As I showed, geometry does not work. However trigonometry does:
Four applications of the Sin rule to find the lengths of the inner l1,l2,l3 and l4 from vertices and midpoints to the crossover, then the Cosine rule to find the distance across the triangle and finally the Sin rule again will get you to (excuse the lack of brackets:
Sinx = (Sin60/Sin50)(Sin10/Sin40)Sin50/Sqrt((Sin10Sin60/Sin40Sin50)^2 + (Sin20Sin50/Sin30Sin70)^2 – 2*(Sin10Sin60/Sin40Sin50)*(Sin20Sin50/Sin30Sin70)Cos50)
EDIT:
Here is the proof:
Denote the midpoint F and assume AB is 1
Then:
Sin rule 1: BF/Sin30 = 1/Sin50
Sin rule 2: BF/Sin130 = EF/Sin20 so EF = (Sin30/Sin50) * (Sin20/Sin130)
Repeat:
Sin rule 3: AF/Sin60 = 1/Sin50
Sin rule 4: DF/Sin10 = AF/Sin40 so DF = (Sin50/Sin50) * (Sin10/Sin40)

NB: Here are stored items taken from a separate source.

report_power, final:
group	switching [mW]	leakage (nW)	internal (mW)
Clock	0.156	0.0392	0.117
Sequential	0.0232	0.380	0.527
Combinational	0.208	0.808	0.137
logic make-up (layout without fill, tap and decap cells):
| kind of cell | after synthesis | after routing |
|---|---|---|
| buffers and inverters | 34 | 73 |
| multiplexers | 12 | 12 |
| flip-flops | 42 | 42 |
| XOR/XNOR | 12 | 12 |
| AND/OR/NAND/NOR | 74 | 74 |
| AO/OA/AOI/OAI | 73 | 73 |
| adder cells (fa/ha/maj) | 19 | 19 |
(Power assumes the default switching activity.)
File: config.mk
export PLATFORM = sky130hd
export DESIGN_NAME = ethernet_rx_ring_deframer_unit_flat
export DESIGN_NICKNAME = d
export VERILOG_FILES = /design/src/hw/rtl/erd_pkg.sv /design/src/hw/rtl/erd_req_if.sv /design/src/hw/rtl/erd_rsp_if.sv /design/src/hw/rtl/ethernet_rx_ring_deframer_unit.sv /design/src/flat_wrapper.sv
export SDC_FILE = /design/constraint.sdc
export NUM_CORES = 1
export LEC_CHECK = 0
export ABC_AREA = 1
export BUFFER_PORTS_ARGS = -buffer_cell sky130_fd_sc_hd__buf_4
export CAP_MARGIN = 5
export CORE_ASPECT_RATIO = 1.25
export CORE_MARGIN = 5
export CORE_UTILIZATION = 25
export DETAILED_ROUTE_END_ITERATION = 16
export PLACE_DENSITY = 0.42
export SETUP_SLACK_MARGIN = 0.5
export SLEW_MARGIN = 0
export SYNTH_ARGS = -nofsm -noshare
export SYNTH_HDL_FRONTEND = slang
export SYNTH_SLANG_ARGS = --single-unit
File: constraint.sdc
create_clock -name clock -period 11.56 [get_ports clock]
set_input_delay 1.156 -clock clock [delete_from_list [all_inputs] [get_ports clock]]
set_output_delay 1.156 -clock clock [all_outputs]
set_load 0.1 [all_outputs]
File: src/hw/rtl/erd_pkg.sv
`timescale 1ns / 1ps
// Shared types and constants for the receive-ring deframer.
// No dependencies; used by the channel interfaces and the top level.

package erd_pkg;

   // Ring geometry
   localparam int unsigned RING_BYTES = 9708;
   localparam int unsigned OFFSET_W   = $clog2(RING_BYTES);
   localparam int unsigned COUNT_W    = OFFSET_W + 1;   // holds a whole frame extent
   localparam int unsigned LEN_W      = 16;              // header length field
   localparam int unsigned SUM_W      = LEN_W + 1;       // offset + length + pad
   localparam int unsigned HEADER_BYTES = 4;
   localparam int unsigned FRAME_PAD    = 7;              // header/CRC rounding term

   // Word and register widths
   localparam int unsigned BYTE_W        = 8;
   localparam int unsigned FRAME_LEN_W   = 11;
   localparam int unsigned CAPR_BIAS_W   = 8;
   localparam int unsigned READ_PTR_W    = 16;
   localparam int unsigned CSR_INDEX_W   = 1;
   localparam int unsigned CSR_DATA_W    = FRAME_LEN_W;

   localparam logic [FRAME_LEN_W-1:0] MAX_FRAME_LEN_RESET = FRAME_LEN_W'(1518);
   localparam logic [CAPR_BIAS_W-1:0] CAPR_BIAS_RESET     = CAPR_BIAS_W'(16);

   // Register indexes
   localparam logic [CSR_INDEX_W-1:0] CSR_MAX_FRAME_LEN = CSR_INDEX_W'(0);
   localparam logic [CSR_INDEX_W-1:0] CSR_CAPR_BIAS     = CSR_INDEX_W'(1);

   // Header byte positions
   localparam logic [1:0] HDR_STATUS_LO = 2'd0;
   localparam logic [1:0] HDR_STATUS_HI = 2'd1;
   localparam logic [1:0] HDR_LENGTH_LO = 2'd2;
   localparam logic [1:0] HDR_LENGTH_HI = 2'd3;

   typedef enum logic [1:0] {
      KIND_PAYLOAD     = 2'd0,
      KIND_FRAME_GOOD  = 2'd1,
      KIND_FRAME_BAD   = 2'd2,
      KIND_LEN_INVALID = 2'd3
   } kind_type;

endpackage

File: src/hw/rtl/erd_req_if.sv
`timescale 1ns / 1ps
// Ring byte input channel: valid/ready handshake with one ring byte per word.
// Depends on erd_pkg.

interface erd_req_if import erd_pkg::*; ();
   logic              valid;
   logic              ready;
   logic [BYTE_W-1:0] ring_byte;

   modport source (output valid, output ring_byte, input ready);
   modport sink   (input valid, input ring_byte, output ready);
endinterface

File: src/hw/rtl/erd_rsp_if.sv
`timescale 1ns / 1ps
// Result channel: valid/ready handshake carrying one deframer result per word.
// Depends on erd_pkg.

interface erd_rsp_if import erd_pkg::*; ();
   logic                   valid;
   logic                   ready;
   kind_type               kind;
   logic [BYTE_W-1:0]      data_byte;
   logic [FRAME_LEN_W-1:0] frame_length;
   logic [READ_PTR_W-1:0]  read_pointer;

   modport source (output valid, output kind, output data_byte, output frame_length,
                   output read_pointer, input ready);
   modport sink   (input valid, input kind, input data_byte, input frame_length,
                   input read_pointer, output ready);
endinterface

Now we have two sides of the inner triangle and the angle 50, so it’s cosine rule time
DE^2 = DF^2+EF^2-2*DF*EF*Cos50
that gives us the third side of that triangle so we can use the Sin rule one last time
Sin rule 5: DF/Sin50 = DE/Sinx
Hence Sinx = DE*Sin50/DF
back substitute for DE and DF and you should eventually get the solution above.
Simples?